==> src/rtl/instr_fetch_unit.sv <==
// Instruction fetch unit for the 16-bit multicycle CPU.
// Holds PC and the instruction register, and runs a level-based req/ready
// read of instruction memory. stall freezes the controller while a fetch is
// outstanding. fault flags a fetch that timed out waiting for mem_ready.
module instr_fetch_unit #(
  parameter logic [15:0] RESET_PC = 16'h0000,
  parameter int          TIMEOUT  = 15
) (
  input  logic        clk,
  input  logic        rst,
  input  logic        PCWrite,
  input  logic        IRWrite,
  input  logic [15:0] Result,
  input  logic [15:0] mem_rdata,
  input  logic        mem_ready,
  output logic        mem_req,
  output logic [15:0] mem_addr,
  output logic [15:0] PC,
  output logic [15:0] Instr,
  output logic        stall,
  output logic        fault
);

  typedef enum logic [1:0] {
    IDLE = 2'd0,
    REQ  = 2'd1,
    WAIT = 2'd2
  } state_t;

  localparam logic [7:0] TIMEOUT_CNT = 8'(TIMEOUT);

  state_t      state_reg, state_next;
  logic [15:0] pc_reg;
  logic [15:0] instr_reg, instr_next;
  logic [15:0] addr_reg, addr_next;
  logic        req_reg, req_next;
  logic        fault_reg, fault_next;
  logic [7:0]  cnt_reg, cnt_next;
  logic [7:0]  cnt_plus;

  assign cnt_plus = cnt_reg + 8'd1;

  // Program counter: loaded from the result bus whenever the controller asks,
  // independent of any fetch in flight (mem_addr keeps its own copy).
  always_ff @(posedge clk or negedge rst) begin
    if (!rst) begin
      pc_reg <= RESET_PC;
    end else if (PCWrite) begin
      pc_reg <= Result;
    end
  end

  // Fetch FSM state and datapath registers.
  always_ff @(posedge clk or negedge rst) begin
    if (!rst) begin
      state_reg <= IDLE;
      instr_reg <= 16'h0000;
      addr_reg  <= RESET_PC;
      req_reg   <= 1'b0;
      fault_reg <= 1'b0;
      cnt_reg   <= 8'd0;
    end else begin
      state_reg <= state_next;
      instr_reg <= instr_next;
      addr_reg  <= addr_next;
      req_reg   <= req_next;
      fault_reg <= fault_next;
      cnt_reg   <= cnt_next;
    end
  end

  // Next-state logic: request is registered so mem_req/mem_addr stay stable
  // for the whole handshake; the timeout fires on the WAIT cycle whose
  // increment would bring the counter to TIMEOUT.
  always_comb begin
    state_next = state_reg;
    instr_next = instr_reg;
    addr_next  = addr_reg;
    req_next   = req_reg;
    fault_next = fault_reg;
    cnt_next   = cnt_reg;
    case (state_reg)
      IDLE: begin
        if (IRWrite) begin
          addr_next  = pc_reg;
          req_next   = 1'b1;
          state_next = REQ;
        end
      end
      REQ: begin
        if (mem_ready) begin
          instr_next = mem_rdata;
          req_next   = 1'b0;
          state_next = IDLE;
        end else begin
          cnt_next   = 8'd0;
          state_next = WAIT;
        end
      end
      WAIT: begin
        if (mem_ready) begin
          instr_next = mem_rdata;
          req_next   = 1'b0;
          cnt_next   = 8'd0;
          state_next = IDLE;
        end else if (cnt_plus == TIMEOUT_CNT) begin
          fault_next = 1'b1;
          req_next   = 1'b0;
          cnt_next   = 8'd0;
          state_next = IDLE;
        end else begin
          cnt_next = cnt_plus;
        end
      end
      default: begin
        req_next   = 1'b0;
        cnt_next   = 8'd0;
        state_next = IDLE;
      end
    endcase
  end

  // Stall is combinational so the controller freezes in the IRWrite cycle.
  always_comb begin
    stall = (state_reg != IDLE) || ((state_reg == IDLE) && IRWrite);
  end

  assign mem_req  = req_reg;
  assign mem_addr = addr_reg;
  assign PC       = pc_reg;
  assign Instr    = instr_reg;
  assign fault    = fault_reg;

endmodule

==> config.mk <==
export PLATFORM = sky130hd
export DESIGN_NAME = instr_fetch_unit
export DESIGN_NICKNAME = d
export VERILOG_FILES = /design/src/rtl/instr_fetch_unit.sv
export SDC_FILE = /design/constraint.sdc
export NUM_CORES = 1
export LEC_CHECK = 0
export CAP_MARGIN = 20
export CORE_UTILIZATION = 47
export CTS_BUF_LIST = sky130_fd_sc_hd__clkbuf_2
export DETAILED_ROUTE_END_ITERATION = 12
export HOLD_SLACK_MARGIN = 0.15
export PLACE_DENSITY = 0.86
export SLEW_MARGIN = 10
export SYNTH_ARGS = -nofsm -noshare
export SYNTH_HDL_FRONTEND = slang
export SYNTH_SLANG_ARGS = --single-unit
==> constraint.sdc <==
create_clock -name clk -period 2 [get_ports clk]
set_input_delay 0.3 -clock clk [delete_from_list [all_inputs] [get_ports clk]]
set_output_delay 0.3 -clock clk [all_outputs]
set_load 0.01 [all_outputs]
==> results of run 1 <==
==> layout make-up <==
type | count | area (um2) | share of cell area
Timing Repair Buffer | 100 | 977 | 0.265
Tap cell | 70 | 87.6 | 0.0238
Clock inverter | 4 | 17.5 | 0.00475
Clock buffer | 11 | 55.1 | 0.0149
Inverter | 4 | 15.0 | 0.00407
Sequential cell | 60 | 1500 | 0.407
Multi-Input combinational cell | 120 | 1030 | 0.280
==> how the worst max path moves through the flow <==
stage / startpoint / end / slack (ps) / depth (start not counted)
after floorplan: cnt_reg[0] / state_reg[1] / 160 / 7
after global placement: cnt_reg[0] / state_reg[1] / 150 / 7
after detailed placement: cnt_reg[0] / state_reg[1] / 80 / 7
after CTS: cnt_reg[0] / state_reg[1] / 50 / 7
after global routing: cnt_reg[3] / cnt_reg[2] / 4 / 6
final: cnt_reg[0] / cnt_reg[3] / 120 / 7
==> cells in the mapped netlist (all sizes together) <==
library cell	number	area [um2]
a31oi	2	12.5
o21bai	3	33.8
ha	5	62.6
xnor2	1	8.76
dfrtp	60	1500
nand3	5	37.5
inv	4	15.0
nand2	11	41.3
o21ai	5	25.0
mux2	48	541
or3	2	12.5
clkbuf	5	18.8
o21a	1	7.51
nand4	2	18.8
o31ai	3	22.5
and2	1	6.26
nor4	1	6.26
nor2	6	22.5
a21o	1	7.51
buf	2	8.75
or2b	1	7.51
nor2b	3	18.8
nor3	2	15.0
a21oi	3	15.0
o41ai	2	17.5
or2	1	6.26
a32o	1	10.0
o211ai	2	20.0
and3	1	6.26
nand2b	6	37.5
==> power groups by stage <==
stage / clock network, mW / logic [mW] / registers (mW)
2_1_floorplan: 0 / 0.771 / 2.02
3_3_place_gp: 0 / 2.01 / 1.83
3_5_place_dp: 0 / 2.06 / 1.87
4_1_cts: 0.579 / 2.12 / 1.84
5_1_grt: 0.631 / 2.24 / 1.89
6_report: 0.570 / 2.10 / 1.84
==> logic make-up (layout without fill, tap and decap cells) <==
kind of cell	Yosys count	in the layout	synth area share
DFF	60	60	0.586
muxes	48	48	0.211
and+or+nand+nor	42	42	0.0922
AOI/OAI and AO/OA	23	24	0.0669
buffers and inverters	11	119	0.0166
adders and majority gates	5	5	0.0244
xor gates and xnor gates	1	1	0.00342
==> repair_timing <==
action / CTS / global route
cloned: 0 / 1
pin swaps: 0 / 1
resized for setup: 1 / 0
endpoints found under the hold margin: 60 / 0
setup buffers: 2 / 1
hold buffers: 1 / 0
endpoints found under the setup margin: 1 / 4
==> routing by layer <==
metal / share of wire / track usage / vias up
li1: - / - / 882
met1: 0.38 / 0.236 / 909
met2: 0.53 / 0.364 / 52
met3: 0.065 / 0.0701 / 14
met4: 0.020 / 0.105 / 0
met5: 0 / 0 / -
==> metrics by stage <==
step / util / total power, mW / instances
floorplan: - / 2.79 / 190
global placement: 0.690 / 3.84 / 349
detailed placement: 0.690 / 3.93 / 349
CTS: 0.709 / 4.54 / 367
global route: 0.712 / 4.76 / 369
finish: 0.712 / 4.50 / 369
==> critical path: cells and delay by family (launching register included) <==
kind            cells  cell delay, ps
compound gates      4             650
fa+ha+maj           1             280
simple gates        2             450
flops               1             410
==> results_dict.tcl, run 1 <==
set metrics [dict create \
    status "finished clean" \
    synthCells 190 \
    final_cell_mix "clkdlybuf4s50_1, dfrtp_1, mux2_2" \
    grt_pass1_vias 1860 \
    finalNetCount 337 \
    fp.coreArea_mm2 0.00517 \
    max_freq_mhz 532 \
    drt_iter0_drc 77 \
    die-area_mm2 0.00575 \
    fin_worst_skew_ps 9.12 \
    drv_cap 0 \
    switching_share 0.326 \
    ant_nets 0 \
    die_w_um 75.9 \
    cpPeakStageDelay_ps 410 \
    path_cells "ha_1 > or2b_1 > o211ai_2 > nand4_2 > o21bai_2 > a21oi_1 > a21o_1" \
    arrival_ps 2260 \
    holdWs_ps 272 \
    grt_pass1_wl_um 8620 \
    cts_tree "done" \
    cts_made_buffers 9 \
    dp_hpwl_um 4160 \
    yosys_warnings 0 \
    areaGrowthSynthToFinish_pct 43.7 \
    place_area_mm2 0.00357 \
    overflow 0 \
    p_switching_mw 1.47 \
    r2r_end "cnt_reg[3]" \
    grt_antenna_before_repair 0 \
    period_share 0.940 \
    required_ps 2380 \
    cp_slowest_cell "dfrtp_1" \
    port_buffers 87 \
    fill_cells 383 \
    power.density_mw_per_mm2 1220 \
    wl_um 5740 \
    clk_latency_ps 470 \
    worstRegToRegCells 7 \
    dr.pass1.iters 4 \
    clkSinkCount 60 \
    min_path_type "primary input to async pin" \
    internal_power_mw 3.03 \
    syn_nets 232 \
    setup_slack_ps 119 \
    syn_area_mm2 0.00256 \
    viasPerCell 5.03 \
    avgSynthCellArea_um2 13.5 \
    layout-drive-gt1-share 0.268 \
    relSlewSlack 0.731 \
    io_pins 88 \
    finalMaxSlewViolations 0 \
    grt_use_total 0.212 \
    tightestPinTransition_ps 403 \
    row_count 26 \
    synth-seq-cells 60 \
    reg2reg_from "cnt_reg[0]" \
    startpoint_type "flop" \
    r2r_slack_ps 120 \
    grt_setup_unrepaired "false" \
    power_frac_clock 0.127 \
    drc 0 \
    yosys.cell_types.count 36 \
    final_common_cell "clkdlybuf4s50_1" \
    start_util 0.496 \
    num_vias 1857 \
    finalHoldViolCount 0 \
    power.leakage_nw 1.55 \
    root_buffer "clkbuf_2" \
    fin_crit_ps 1880 \
    setup_viol 0 \
    irDropWorstVdd_mv 0.865 \
    crit_fanout 7 \
    clk_path_buf_depth 2 \
    grt_max_degree 26 \
    avgRoutedWirePerCell_um 15.6 \
    n_antenna_cell 0 \
    clk_pin_slew_ps 160 \
    cp-end-kind "flop" \
    htree_levels 3 \
    gp_routability_congestion 0.789 \
    tns_ps 0 \
    p_comb_frac 0.466 \
    final_area_mm2 0.00368 \
    crit_type "flop to flop" \
    pre_cts_ws_ps 84.2 \
    ys_seq_area_frac 0.586 \
    die_h_um 75.9 \
    seq_power_share 0.407 \
]
No activity file was read; power rests on OpenSTA's default activity.
==> inputs of run 2 (changes only) <==
--- a/config.mk
+++ b/config.mk
@@ -11,6 +11,7 @@
 export DETAILED_ROUTE_END_ITERATION = 12
 export HOLD_SLACK_MARGIN = 0.15
 export PLACE_DENSITY = 0.86
+export SETUP_SLACK_MARGIN = 0.2
 export SLEW_MARGIN = 10
 export SYNTH_ARGS = -nofsm -noshare
 export SYNTH_HDL_FRONTEND = slang
==> run 2 against run 1 <==
Final area up 6.1%. Setup slack better by 40 ps. Via count up 4.8%. Utilization is 4.4 points higher. Sequential share of layout area is 2.3 points lower. Register-to-register slack improved by 40 ps. Total power is 7.0% higher. Fmax rose by 2.2%. Sequential power about the same. Sequential cell count stayed put. Final cell count increased by 3.0%. Die area unchanged. Largest power group unchanged.
==> results_dict.tcl, run 2 (synthesis results as in run 1) <==
set metrics [dict create \
    status "finished clean" \
    avgRoutedWirePerCell_um 14.8 \
    place_inst 347 \
    drv_cap 0 \
    irDropWorstVdd_mv 0.752 \
    port_buffers 87 \
    grt_antenna_before_repair 0 \
    final_common_cell "clkdlybuf4s50_1" \
    globalRouteMet3Util 0.0820 \
    relSlewSlack 0.746 \
    period_share 0.921 \
    fill_cells 333 \
    cp-end-kind "flop" \
    seq_power_share 0.378 \
    power.total_mw 4.82 \
    setup_viol 0 \
    drt_iter0_drc 122 \
    start_util 0.496 \
    grtUsageMet2 0.338 \
    final_area_mm2 0.00391 \
    max_freq_mhz 543 \
    clk_pin_slew_ps 150 \
    overflow 0 \
    min_path_type "primary input to async pin" \
    place_area_mm2 0.00356 \
    internal_power_mw 3.34 \
    finalMaxSlewViolations 0 \
    clkSinkCount 60 \
    setup_slack_ps 159 \
    startpoint_type "flop" \
    p_comb_frac 0.448 \
    tightestPinTransition_ps 379 \
    tns_ps 0 \
    holdWs_ps 335 \
    cpPeakStageDelay_ps 440 \
    fin_cells 380 \
    path_cells "ha_4 > or2b_1 > o211ai_2 > nand4_2 > o21bai_4 > buf_4 > a31oi_1 > a31oi_1" \
    fin_worst_skew_ps 15.0 \
    grt_pass1_wl_um 8840 \
    cts_made_buffers 9 \
    crit_fanout 6 \
    layout-drive-gt1-share 0.339 \
    fin_util 0.756 \
    grt_max_degree 61 \
    pre_cts_ws_ps 157 \
    finalHoldViolCount 0 \
    root_buffer "clkbuf_2" \
    clk_latency_ps 470 \
    switching_share 0.308 \
    drc 0 \
    met1_usage 0.247 \
    dp_hpwl_um 3720 \
    dr.pass1.iters 4 \
    grt_use_total 0.213 \
    viasPerCell 5.12 \
    die_h_um 75.9 \
    htree_levels 3 \
    die-area_mm2 0.00575 \
    required_ps 2390 \
    arrival_ps 2230 \
    cts_tree "done" \
    fp.coreArea_mm2 0.00517 \
    power_frac_clock 0.174 \
    final_cell_mix "clkdlybuf4s50_1, dfrtp_1, mux2_2, buf_4, nand2_1" \
    grt_setup_unrepaired "true" \
    grt_pass1_vias 1970 \
    crit_type "flop to flop" \
    fin_crit_ps 1840 \
    wl_um 5620 \
    power.leakage_nw 1.72 \
    areaGrowthSynthToFinish_pct 52.6 \
    crit_top_cell "a31oi_1" \
    finalNetCount 347 \
    ant_nets 0 \
    cp_slowest_cell "dfrtp_1" \
    gp_routability_congestion 0.777 \
    num_vias 1946 \
    row_count 26 \
    io_pins 88 \
    clk_path_buf_depth 2 \
    power.density_mw_per_mm2 1230 \
    p_switching_mw 1.48 \
    die_w_um 75.9 \
    n_antenna_cell 0 \
    top_usage_layer "met2" \
]
-- run 2: cell count changes in the layout (fill, tap and decap cells not counted), sizes merged --
| cell | before | now |
|---|---|---|
| buf | 13 | 25 |
| bufinv | 0 | 2 |
| clkbuf | 11 | 10 |
| clkdlybuf4s50 | 85 | 78 |
| dlygate4sd2 | 1 | 0 |
| dlymetal6s2s | 0 | 7 |
| o21bai | 4 | 3 |
-- run 2: final timing paths --
kind                       cells past startpoint  slack (ps)        from         end
hold reg to reg                                1         500  cnt_reg[7]  cnt_reg[7]
max in group asynchronous                      3        1370         rst  cnt_reg[3]
setup / recovery                               8         160  cnt_reg[0]     mem_req
hold / removal                                 3         330         rst  cnt_reg[6]
setup reg to reg                               8         160  cnt_reg[0]     mem_req
min in group clk                               2         430   Result[2]       PC[2]
-- run 2: what timing repair did --
item | in CTS | in global routing
endpoints found under the hold margin | 60 | 0
pin swaps | 7 | 2
hold buffers | 1 | 0
resized for setup | 17 | 15
setup endpoints to repair | 6 | 15
cloned | 0 | 0
setup buffers | 10 | 6
-- run 2: area by class of cell --
cell class	count	area, um2	area share
Sequential cell	60	1510	0.385
Timing Repair Buffer	111	1090	0.279
Multi-Input combinational cell	119	1080	0.277
Tap cell	70	87.6	0.0224
Clock inverter	6	78.8	0.0202
Clock buffer	10	50.0	0.0128
Inverter	4	15.0	0.00384
-- run 2: power groups by stage --
stage               Clock [mW]  Sequential [mW]  Combinational, mW
floorplan                    0             2.02              0.771
global placement             0             1.84               2.00
detailed placement           0             1.86               2.04
CTS                      0.861             1.83               2.11
global route             0.913             1.88               2.33
finish                   0.837             1.82               2.16
-- run 2: metal layers --
layer	wire, um	up-vias
met3	432	13
met1	2260	960
li1	-	905
met4	116	0
met2	2820	68
met5	0	-
-- run 2: critical path: cells and delay by family, from the launching register on --
family,cells,cell delay [ps]
AOI/OAI and AO/OA,4,610
adders and majority gates,1,200
buffers and inverters,1,130
DFF,1,440
and+or+nand+nor,2,400
==> inputs of run 3 (changes only) <==
--- a/config.mk
+++ b/config.mk
@@ -12,6 +12,7 @@
 export HOLD_SLACK_MARGIN = 0.15
 export PLACE_DENSITY = 0.86
 export SETUP_SLACK_MARGIN = 0.2
+export SKIP_CTS_REPAIR_TIMING = 1
 export SLEW_MARGIN = 10
 export SYNTH_ARGS = -nofsm -noshare
 export SYNTH_HDL_FRONTEND = slang
==> run 3 against run 2 <==
Hold slack gained 11 ps. Clock skew is 2.8 ps lower. Utilization is 2.6 points lower. Setup slack gained 55 ps. Wire length fell by 6.2%. First-iteration DRC count is 2.5% lower. Final area shrank 3.5%. Sequential power is essentially flat. Largest cell class unchanged. Highest routed layer unchanged.
==> results_dict.tcl, run 3 (synthesis results as in run 1) <==
set metrics [dict create \
    ant_nets 0 \
    port_buffers 87 \
    clk_latency_ps 460 \
    layout-drive-gt1-share 0.296 \
    drc 0 \
    power.density_mw_per_mm2 1240 \
    grt_max_degree 61 \
    grt_setup_unrepaired "true" \
    crit_fanout 7 \
    gp_routability_congestion 0.777 \
    fin_cells 367 \
    cp-end-kind "flop" \
    final_area_mm2 0.00377 \
    critPathTopFamily "compound AO/OA/AOI/OAI gates" \
    fp.coreArea_mm2 0.00517 \
    htree_levels 3 \
    crit_type "flop to flop" \
    n_antenna_cell 0 \
    cpPeakStageDelay_ps 440 \
    worstRegToRegCells 7 \
    wl_um 5270 \
    fin_worst_skew_ps 12.2 \
    avgRoutedWirePerCell_um 14.4 \
    path_depth 7 \
    start_util 0.496 \
    die_h_um 75.9 \
    arrival_ps 2160 \
    path_cells "ha_4 > or2b_1 > o211ai_2 > nand4_2 > o21bai_4 > nand2_1 > a32o_1" \
    worst-path-buf-inv 0 \
    areaGrowthSynthToFinish_pct 47.2 \
    root_buffer "clkbuf_2" \
    row_count 26 \
    irDropWorstVdd_mv 0.746 \
    overflow 0 \
    fin_crit_ps 1790 \
    place_inst 347 \
    startpoint_type "flop" \
    cts_tree "done" \
    place_area_mm2 0.00356 \
    finalNetCount 334 \
    cp_slowest_cell "dfrtp_1" \
    period_share 0.893 \
    finalMaxSlewViolations 0 \
    required_ps 2370 \
    final_cell_mix "clkdlybuf4s50_1, dfrtp_1, mux2_2, clkbuf_2, nand2_1" \
    tightestPinTransition_ps 380 \
    drt_iter0_drc 119 \
    cts_made_buffers 9 \
    status "finished clean" \
    max_freq_mhz 560 \
    clkSinkCount 60 \
    num_vias 1864 \
    relSlewSlack 0.744 \
    dp_hpwl_um 3720 \
    min_path_type "primary input to async pin" \
    grt_antenna_before_repair 0 \
    clk_path_buf_depth 2 \
    finalHoldViolCount 0 \
    grt_use_total 0.207 \
    die_w_um 75.9 \
    die-area_mm2 0.00575 \
    fill_cells 356 \
    grt_pass1_vias 1935 \
    dr.pass1.iters 4 \
    clk_pin_slew_ps 160 \
    viasPerCell 5.08 \
    tns_ps 0 \
    setup_viol 0 \
    io_pins 88 \
    final_common_cell "clkdlybuf4s50_1" \
    drv_cap 0 \
    power.leakage_nw 1.62 \
    grt_pass1_wl_um 8590 \
]
run 3: area by class of cell:
class                           count  area [um2]  area share
Clock inverter                      6        78.8      0.0209
Timing Repair Buffer               97         968       0.257
Sequential cell                    60        1510       0.399
Multi-Input combinational cell    120        1070       0.283
Clock buffer                       10        50.0      0.0133
Tap cell                           70        87.6      0.0232
Inverter                            4        15.0     0.00398
run 3: path summary, 6_finish.rpt:
path	startpoint	to	slack (ps)
max in group asynchronous	rst	cnt_reg[3]	1370
min reg2reg	cnt_reg[7]	cnt_reg[7]	500
max	cnt_reg[0]	state_reg[1]	210
min	rst	cnt_reg[6]	350
min in group clk	Result[2]	PC[2]	430
max reg2reg	cnt_reg[0]	state_reg[1]	210
run 3: through the flow:
stage	hold slack (ps)	power, mW	util	setup WS [ps]
floorplan	4.41	2.80	-	239
global placement	330	3.84	0.688	202
detailed placement	331	3.89	0.688	157
CTS	-226	4.74	0.713	-189
global route	324	5.00	0.730	143
finish	346	4.68	0.730	214
run 3: routing by layer:
layer / GRT usage / vias up / share of wire
met5: 0 / - / 0
met4: 0.117 / 0 / 0.017
met3: 0.0794 / 9 / 0.078
met2: 0.325 / 57 / 0.49
met1: 0.243 / 915 / 0.41
li1: - / 883 / -
run 3: report_power, final:
group,internal [mW],switching [mW],total [mW]
clock network,0.410,0.423,0.833
registers,1.62,0.209,1.82
logic,1.23,0.796,2.02
total,3.25,1.43,4.68
run 3: worst min-delay path, delay by kind of cell:
kind | cells | cell delay, ps
buf+inv | 3 | 910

+---+

→ **What you need to do**
What lines in the entries above hold "IRWrite"? Copy every one.

→ **Finished exercise**
  input  logic        IRWrite,
        if (IRWrite) begin
  // Stall is combinational so the controller freezes in the IRWrite cycle.
    stall = (state_reg != IDLE) || ((state_reg == IDLE) && IRWrite);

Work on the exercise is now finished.